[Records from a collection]
════════════════

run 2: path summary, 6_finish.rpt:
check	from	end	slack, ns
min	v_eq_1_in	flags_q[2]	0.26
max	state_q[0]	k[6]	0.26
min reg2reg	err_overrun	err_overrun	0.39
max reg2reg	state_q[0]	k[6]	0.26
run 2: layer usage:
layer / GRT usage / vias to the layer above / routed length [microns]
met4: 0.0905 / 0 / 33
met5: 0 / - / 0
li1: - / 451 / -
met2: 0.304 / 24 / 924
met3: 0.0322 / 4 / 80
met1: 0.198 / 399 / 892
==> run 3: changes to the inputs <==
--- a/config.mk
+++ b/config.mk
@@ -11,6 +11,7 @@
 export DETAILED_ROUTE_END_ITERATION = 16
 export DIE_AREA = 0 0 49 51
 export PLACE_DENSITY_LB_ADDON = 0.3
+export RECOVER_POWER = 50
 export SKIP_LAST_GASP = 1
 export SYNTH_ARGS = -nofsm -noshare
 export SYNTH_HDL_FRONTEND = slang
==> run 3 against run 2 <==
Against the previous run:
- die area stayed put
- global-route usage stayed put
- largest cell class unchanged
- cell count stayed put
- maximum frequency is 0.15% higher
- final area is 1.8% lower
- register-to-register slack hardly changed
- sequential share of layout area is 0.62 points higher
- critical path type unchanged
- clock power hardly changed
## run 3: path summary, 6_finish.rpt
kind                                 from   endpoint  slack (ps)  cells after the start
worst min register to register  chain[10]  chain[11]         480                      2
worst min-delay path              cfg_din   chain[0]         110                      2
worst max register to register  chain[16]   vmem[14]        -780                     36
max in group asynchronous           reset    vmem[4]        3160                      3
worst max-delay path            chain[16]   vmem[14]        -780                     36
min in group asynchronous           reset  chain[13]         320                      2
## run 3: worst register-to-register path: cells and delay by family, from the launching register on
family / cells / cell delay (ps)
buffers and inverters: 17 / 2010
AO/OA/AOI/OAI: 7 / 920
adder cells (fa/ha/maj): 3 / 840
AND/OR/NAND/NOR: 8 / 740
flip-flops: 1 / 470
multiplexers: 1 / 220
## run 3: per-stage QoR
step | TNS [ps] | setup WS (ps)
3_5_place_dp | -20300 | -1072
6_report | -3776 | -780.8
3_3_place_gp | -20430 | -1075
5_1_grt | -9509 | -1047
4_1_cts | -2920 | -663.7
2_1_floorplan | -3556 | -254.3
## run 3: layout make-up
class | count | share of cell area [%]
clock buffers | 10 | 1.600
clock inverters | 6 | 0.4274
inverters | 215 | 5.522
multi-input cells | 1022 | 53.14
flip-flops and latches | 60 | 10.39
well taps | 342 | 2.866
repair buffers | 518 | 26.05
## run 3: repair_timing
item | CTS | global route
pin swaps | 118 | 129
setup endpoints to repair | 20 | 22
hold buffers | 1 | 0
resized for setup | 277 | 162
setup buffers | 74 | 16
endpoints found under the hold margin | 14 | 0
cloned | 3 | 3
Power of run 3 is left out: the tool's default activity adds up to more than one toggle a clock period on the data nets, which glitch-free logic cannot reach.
===== config.mk =====
export PLATFORM = sky130hd
export DESIGN_NAME = mips_cpu_hilo_issue
export DESIGN_NICKNAME = d
export VERILOG_FILES = /design/src/rtl/mips_cpu_pkg.sv /design/src/rtl/mips_cpu_hilo_issue.sv
export SDC_FILE = /design/constraint.sdc
export NUM_CORES = 1
export LEC_CHECK = 0
export BUFFER_PORTS_ARGS = -buffer_cell sky130_fd_sc_hd__buf_2
export CORE_UTILIZATION = 26
export DETAILED_ROUTE_END_ITERATION = 10
export PLACE_DENSITY_LB_ADDON = 0.05
export SLEW_MARGIN = 0
export SYNTH_ARGS = -nofsm -noshare
export SYNTH_HDL_FRONTEND = slang
export SYNTH_SLANG_ARGS = --single-unit

===== constraint.sdc =====
create_clock -name clk -period 5.25 [get_ports clk]
set_clock_uncertainty 0.05 [all_clocks]
set_input_delay 1.05 -clock clk [delete_from_list [all_inputs] [get_ports clk]]
set_output_delay 1.05 -clock clk [all_outputs]
set_load 0.01 [all_outputs]

===== src/rtl/mips_cpu_pkg.sv =====
// Shared definitions for the HI/LO issue logic:
// funct encodings, issue FSM states and decode helpers.
package mips_cpu_pkg;

    localparam logic [5:0] F_NONE  = 6'b000000;
    localparam logic [5:0] F_MFHI  = 6'b010000;
    localparam logic [5:0] F_MTHI  = 6'b010001;
    localparam logic [5:0] F_MFLO  = 6'b010010;
    localparam logic [5:0] F_MTLO  = 6'b010011;
    localparam logic [5:0] F_MULT  = 6'b011000;
    localparam logic [5:0] F_MULTU = 6'b011001;
    localparam logic [5:0] F_DIV   = 6'b011010;
    localparam logic [5:0] F_DIVU  = 6'b011011;

    typedef enum logic [2:0] {
        IDLE,
        MOVE,
        MUL_HOLD,
        DIV_START,
        DIV_RUN,
        DIV_FIN,
        READ
    } state_t;

    // IDLE doubles as "not a HI/LO instruction"
    function automatic state_t entry_state(input logic [5:0] f);
        state_t s;
        case (f)
            F_MFHI, F_MFLO:  s = READ;
            F_MTHI, F_MTLO:  s = MOVE;
            F_MULT, F_MULTU: s = MOVE;
            F_DIV, F_DIVU:   s = DIV_START;
            default:         s = IDLE;
        endcase
        return s;
    endfunction

    function automatic logic is_mult(input logic [5:0] f);
        return (f == F_MULT) || (f == F_MULTU);
    endfunction

    function automatic logic drives_opcode(input state_t s);
        logic d;
        case (s)
            MOVE, MUL_HOLD:             d = 1'b1;
            DIV_START, DIV_RUN, DIV_FIN: d = 1'b1;
            default:                    d = 1'b0;
        endcase
        return d;
    endfunction

endpackage


===== src/rtl/mips_cpu_hilo_issue.sv =====
// Issues HI/LO-class R-type instructions to the HI/LO unit,
// sequencing moves, multiplies, divides (with timeout) and reads.
module mips_cpu_hilo_issue
    import mips_cpu_pkg::*;
#(
    parameter int unsigned DIV_TIMEOUT = 40
) (
    input  logic        clk,
    input  logic        reset,
    input  logic        instr_valid,
    input  logic [5:0]  funct,
    input  logic [31:0] rs_data,
    input  logic [31:0] rt_data,
    input  logic        hilo_valid_out,
    input  logic [31:0] hi_in,
    input  logic [31:0] lo_in,
    output logic [5:0]  opcode,
    output logic [31:0] a,
    output logic [31:0] b,
    output logic        valid_in,
    output logic        stall,
    output logic [31:0] rd_data,
    output logic        rd_valid,
    output logic        div_timeout
);

    localparam logic [5:0] CNT_LAST = 6'(DIV_TIMEOUT - 1);

    state_t     state_q;
    state_t     state_d;
    logic [5:0] op_q;
    logic [5:0] cnt_q;
    logic       accept;
    logic       run_wait;
    logic       timeout_hit;

    assign accept = (state_q == IDLE) && instr_valid &&
                    (entry_state(funct) != IDLE);

    // completion wins over timeout on the same cycle
    assign run_wait    = (state_q == DIV_RUN) && !hilo_valid_out;
    assign timeout_hit = run_wait && (cnt_q == CNT_LAST);

    always_ff @(posedge clk or posedge reset) begin
        if (reset) begin
            state_q <= IDLE;
        end else begin
            state_q <= state_d;
        end
    end

    always_comb begin
        state_d = state_q;
        unique case (state_q)
            IDLE: begin
                if (accept) begin
                    state_d = entry_state(funct);
                end
            end
            MOVE: begin
                state_d = is_mult(op_q) ? MUL_HOLD : IDLE;
            end
            MUL_HOLD: begin
                state_d = IDLE;
            end
            DIV_START: begin
                state_d = DIV_RUN;
            end
            DIV_RUN: begin
                if (hilo_valid_out) begin
                    state_d = DIV_FIN;
                end else if (timeout_hit) begin
                    state_d = IDLE;
                end
            end
            DIV_FIN: begin
                state_d = IDLE;
            end
            READ: begin
                state_d = IDLE;
            end
            default: begin
                state_d = IDLE;
            end
        endcase
    end

    always_comb begin
        opcode   = F_NONE;
        valid_in = 1'b0;
        stall    = (state_q != IDLE);
        if (drives_opcode(state_q)) begin
            opcode = op_q;
        end
        if (state_q == DIV_START) begin
            valid_in = 1'b1;
        end
    end

    always_ff @(posedge clk or posedge reset) begin
        if (reset) begin
            op_q <= F_NONE;
            a    <= '0;
            b    <= '0;
        end else if (accept) begin
            op_q <= funct;
            a    <= rs_data;
            b    <= rt_data;
        end
    end

    always_ff @(posedge clk or posedge reset) begin
        if (reset) begin
            rd_data  <= '0;
            rd_valid <= 1'b0;
        end else begin
            rd_valid <= 1'b0;
            if (state_q == READ) begin
                rd_data  <= (op_q == F_MFHI) ? hi_in : lo_in;
                rd_valid <= 1'b1;
            end
        end
    end

    always_ff @(posedge clk or posedge reset) begin
        if (reset) begin
            cnt_q       <= '0;
            div_timeout <= 1'b0;
        end else begin
            div_timeout <= 1'b0;
            if (timeout_hit) begin
                cnt_q       <= '0;
                div_timeout <= 1'b1;
            end else if (run_wait) begin
                cnt_q <= cnt_q + 6'd1;
            end else begin
                cnt_q <= '0;
            end
        end
    end

endmodule

==> results of run 1 <==
critical path: stages:
cell                      delay [ns]
sky130_fd_sc_hd__buf_2          0.10
sky130_fd_sc_hd__nor3b_1        0.42
sky130_fd_sc_hd__and2_1         0.22
sky130_fd_sc_hd__nand2_2        0.50
sky130_fd_sc_hd__buf_4          0.48
sky130_fd_sc_hd__mux2_2         0.31
through the flow:
step / cell area (µm²) / worst slack [ns] / cells / utilization, %
after floorplan: 4600 / 1.16 / 388 / -
after global placement: 6040 / 1.98 / 840 / 34.9
after detailed placement: 6040 / 1.90 / 840 / 34.9
after CTS: 6680 / 2.34 / 872 / 38.6
after global routing: 6680 / 2.20 / 872 / 38.6
final: 6680 / 2.37 / 872 / 38.6
how the worst max path moves through the flow:
stage	startpoint	endpoint	slack [ns]
floorplan	reset	a[0]	1.16
global placement	funct[2]	a[1]	1.98
detailed placement	funct[2]	b[27]	1.90
CTS	funct[2]	a[25]	2.34
global route	funct[2]	b[26]	2.20
finish	funct[2]	b[17]	2.37
per-layer routing:
| layer | GRT usage (%) | routed length, µm | share of wire (%) |
|---|---|---|---|
| met1 | 17.1 | 5400 | 42 |
| met2 | 23.8 | 6210 | 49 |
| met3 | 4.99 | 972 | 7.6 |
| met4 | 5.81 | 151 | 1.2 |
| met5 | 0 | 0 | 0 |
cell families after synthesis:
| family | share of synthesized area, % |
|---|---|
| simple gates | 13.0 |
| fa+ha+maj | 0.272 |
| buf+inv | 2.74 |
| flops | 61.4 |
| mux | 16.4 |
| xor+xnor | 0.761 |
| compound gates | 5.38 |
report_power, final:
group	switching, mW	leakage (nW)	internal (mW)
logic	0.242	1.63	0.229
clock network	0.419	0.307	0.822
registers	0.0595	1.28	0.998
total	0.720	3.22	2.05
state kept, by name, indices dropped and copies added, names as in the netlist:
name         flops
state_q          3
op_q             6
rd_valid         1
div_timeout      1
a               32
b               32
cnt_q            6
rd_data         32
`config.mk`:
```
export PLATFORM = sky130hd
export DESIGN_NAME = uart_tx_injector
export DESIGN_NICKNAME = d
export VERILOG_FILES = /design/src/rtl/uart_tx_injector_pkg.sv /design/src/rtl/sync_fifo.sv /design/src/rtl/uart_tx_injector.sv
export SDC_FILE = /design/constraint.sdc
export NUM_CORES = 1
export LEC_CHECK = 0
export ABC_AREA = 1
export BUFFER_PORTS_ARGS = -buffer_cell sky130_fd_sc_hd__buf_2
export CORE_MARGIN = 3
export CORE_UTILIZATION = 50
export CTS_BUF_LIST = sky130_fd_sc_hd__clkbuf_4
export DETAILED_ROUTE_END_ITERATION = 7
export PLACE_DENSITY = 0.67
export SYNTH_ARGS = -nofsm -noshare
export SYNTH_HDL_FRONTEND = slang
export SYNTH_SLANG_ARGS = --single-unit
```
`constraint.sdc`:
```
create_clock -name clk -period 12.2 [get_ports clk]
set_input_delay 1.22 -clock clk [delete_from_list [all_inputs] [get_ports clk]]
set_output_delay 1.22 -clock clk [all_outputs]
set_load 0.005 [all_outputs]
```
`src/rtl/uart_tx_injector_pkg.sv`:
```
// Shared constants and types for the UART transmit injector.
package uart_tx_injector_pkg;

  localparam logic [1:0] PAR_NONE = 2'b00;
  localparam logic [1:0] PAR_EVEN = 2'b01;
  localparam logic [1:0] PAR_ODD  = 2'b10;

  typedef enum logic [2:0] {
    st_idle,
    st_gap,
    st_start,
    st_data,
    st_parity,
    st_stop1,
    st_stop2
  } tx_state_t;

endpackage

```
`src/rtl/sync_fifo.sv`:
```
// Single-clock first-word-fall-through FIFO with occupancy output.
// Pointers carry an extra wrap bit so full and empty are distinguishable.
module sync_fifo #(
  parameter int WIDTH = 8,
  parameter int DEPTH = 16
) (
  input  logic                     clk,
  input  logic                     reset,
  input  logic                     push_valid,
  output logic                     push_ready,
  input  logic [WIDTH-1:0]         push_data,
  input  logic                     pop,
  output logic [WIDTH-1:0]         pop_data,
  output logic                     empty,
  output logic [$clog2(DEPTH):0]   level
);

  localparam int AW = $clog2(DEPTH);

  logic [WIDTH-1:0] mem [DEPTH];
  logic [AW:0]      wr_ptr;
  logic [AW:0]      rd_ptr;
  logic             full;
  logic             do_push;
  logic             do_pop;

  assign level    = wr_ptr - rd_ptr;
  assign empty    = (level == '0);
  assign full     = (level == (AW+1)'(DEPTH));
  // A pop in the same cycle frees the slot being written, so a full FIFO
  // still accepts a push when it is also being read.
  assign push_ready = !full || pop;
  assign do_push  = push_valid && push_ready;
  assign do_pop   = pop && !empty;
  assign pop_data = mem[rd_ptr[AW-1:0]];

  // Storage array write port.
  always_ff @(posedge clk) begin
    if (do_push) begin
      mem[wr_ptr[AW-1:0]] <= push_data;
    end
  end

  // Read/write pointer advance.
  always_ff @(posedge clk) begin
    if (reset) begin
      wr_ptr <= '0;
      rd_ptr <= '0;
    end else begin
      if (do_push) wr_ptr <= wr_ptr + (AW+1)'(1);
      if (do_pop)  rd_ptr <= rd_ptr + (AW+1)'(1);
    end
  end

endmodule

```
`src/rtl/uart_tx_injector.sv`:
```
// UART transmitter fed by a byte FIFO, with programmable frame format and
// per-byte error injection (parity flip, shortened first stop bit).
module uart_tx_injector
  import uart_tx_injector_pkg::*;
#(
  parameter int DATA_BITS  = 8,
  parameter int FIFO_DEPTH = 16,
  parameter int DIV_W      = 16
) (
  input  logic                          clk,
  input  logic                          reset,
  input  logic [DIV_W-1:0]              io_div,
  input  logic [1:0]                    io_parity,
  input  logic                          io_stop2,
  input  logic [3:0]                    io_gap,
  input  logic                          io_push_valid,
  output logic                          io_push_ready,
  input  logic [DATA_BITS-1:0]          io_push_data,
  input  logic                          io_push_inj_parity,
  input  logic                          io_push_inj_frame,
  output logic                          io_txd,
  output logic                          io_busy,
  output logic [$clog2(FIFO_DEPTH):0]   io_level,
  output logic [31:0]                   io_sent
);

  localparam int EW = DATA_BITS + 2;
  localparam int BW = $clog2(DATA_BITS);

  tx_state_t          state;
  logic [DIV_W-1:0]   cnt;
  logic [3:0]         gap_cnt;
  logic [BW-1:0]      bit_idx;
  logic [DATA_BITS-1:0] shreg;
  logic               par_bit;
  logic [DIV_W-1:0]   sh_div;
  logic [1:0]         sh_par;
  logic               sh_stop2;
  logic               sh_inj_frame;

  logic [EW-1:0]        head;
  logic [DATA_BITS-1:0] head_data;
  logic                 head_inj_parity;
  logic                 head_inj_frame;
  logic                 fifo_empty;
  logic                 pop;
  logic                 frame_end;
  logic [1:0]           par_mode;
  logic                 par_calc;
  logic [DIV_W+1:0]     two_bits;
  logic [DIV_W+1:0]     stop_low;
  logic [DIV_W+1:0]     next_k;
  logic                 stop1_first;

  sync_fifo #(
    .WIDTH (EW),
    .DEPTH (FIFO_DEPTH)
  ) u_fifo (
    .clk        (clk),
    .reset      (reset),
    .push_valid (io_push_valid),
    .push_ready (io_push_ready),
    .push_data  ({io_push_inj_frame, io_push_inj_parity, io_push_data}),
    .pop        (pop),
    .pop_data   (head),
    .empty      (fifo_empty),
    .level      (io_level)
  );

  assign head_data       = head[DATA_BITS-1:0];
  assign head_inj_parity = head[DATA_BITS];
  assign head_inj_frame  = head[DATA_BITS+1];

  assign frame_end = (cnt == '0) &&
                     ((state == st_stop2) || (state == st_stop1 && !sh_stop2));
  // Popping straight out of the final stop cycle lets frames run back-to-back
  // without passing through an idle cycle.
  assign pop = !fifo_empty && ((state == st_idle) || frame_end);

  assign par_mode = (io_parity == PAR_EVEN || io_parity == PAR_ODD) ? io_parity : PAR_NONE;
  assign par_calc = (^head_data) ^ (io_parity == PAR_ODD) ^ head_inj_parity;

  // Shortened stop bit: low for floor(2*(div+1)/3) cycles. next_k is the index
  // within STOP1 of the cycle that the registered io_txd is about to present.
  assign two_bits    = ({2'b00, sh_div} + (DIV_W+2)'(1)) << 1;
  assign stop_low    = two_bits / (DIV_W+2)'(3);
  assign next_k      = {2'b00, sh_div} - {2'b00, cnt} + (DIV_W+2)'(1);
  assign stop1_first = !(sh_inj_frame && (stop_low != '0));

  assign io_busy = (state != st_idle) || !fifo_empty;

  // Frame FSM, bit timer, shifter and registered serial output.
  always_ff @(posedge clk) begin
    if (reset) begin
      state        <= st_idle;
      io_txd       <= 1'b1;
      io_sent      <= '0;
      cnt          <= '0;
      gap_cnt      <= '0;
      bit_idx      <= '0;
      shreg        <= '0;
      par_bit      <= 1'b0;
      sh_div       <= '0;
      sh_par       <= PAR_NONE;
      sh_stop2     <= 1'b0;
      sh_inj_frame <= 1'b0;
    end else begin
      if (frame_end) io_sent <= io_sent + 32'd1;

      if (pop) begin
        sh_div       <= io_div;
        sh_par       <= par_mode;
        sh_stop2     <= io_stop2;
        sh_inj_frame <= head_inj_frame;
        shreg        <= head_data;
        par_bit      <= par_calc;
        cnt          <= io_div;
        bit_idx      <= '0;
        if (io_gap != 4'd0) begin
          state   <= st_gap;
          gap_cnt <= io_gap - 4'd1;
          io_txd  <= 1'b1;
        end else begin
          state   <= st_start;
          gap_cnt <= '0;
          io_txd  <= 1'b0;
        end
      end else if (state != st_idle && cnt != '0) begin
        cnt <= cnt - DIV_W'(1);
        if (state == st_stop1) io_txd <= !(sh_inj_frame && (next_k < stop_low));
      end else begin
        cnt <= sh_div;
        unique case (state)
          st_idle: io_txd <= 1'b1;
          st_gap: begin
            if (gap_cnt == 4'd0) begin
              state  <= st_start;
              io_txd <= 1'b0;
            end else begin
              gap_cnt <= gap_cnt - 4'd1;
            end
          end
          st_start: begin
            state  <= st_data;
            io_txd <= shreg[0];
            shreg  <= shreg >> 1;
          end
          st_data: begin
            if (bit_idx == BW'(DATA_BITS-1)) begin
              if (sh_par != PAR_NONE) begin
                state  <= st_parity;
                io_txd <= par_bit;
              end else begin
                state  <= st_stop1;
                io_txd <= stop1_first;
              end
            end else begin
              bit_idx <= bit_idx + BW'(1);
              io_txd  <= shreg[0];
              shreg   <= shreg >> 1;
            end
          end
          st_parity: begin
            state  <= st_stop1;
            io_txd <= stop1_first;
          end
          st_stop1: begin
            state  <= sh_stop2 ? st_stop2 : st_idle;
            io_txd <= 1'b1;
          end
          st_stop2: begin
            state  <= st_idle;
            io_txd <= 1'b1;
          end
          default: begin
            state  <= st_idle;
            io_txd <= 1'b1;
          end
        endcase
      end
    end
  end

endmodule

```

════════════════

DESCRIPTION OF THE TASK: From the records above, pull every line that has the string "inverters" and copy it.

FINISHED EXERCISE:
buffers and inverters: 17 / 2010
clock inverters | 6 | 0.4274
inverters | 215 | 5.522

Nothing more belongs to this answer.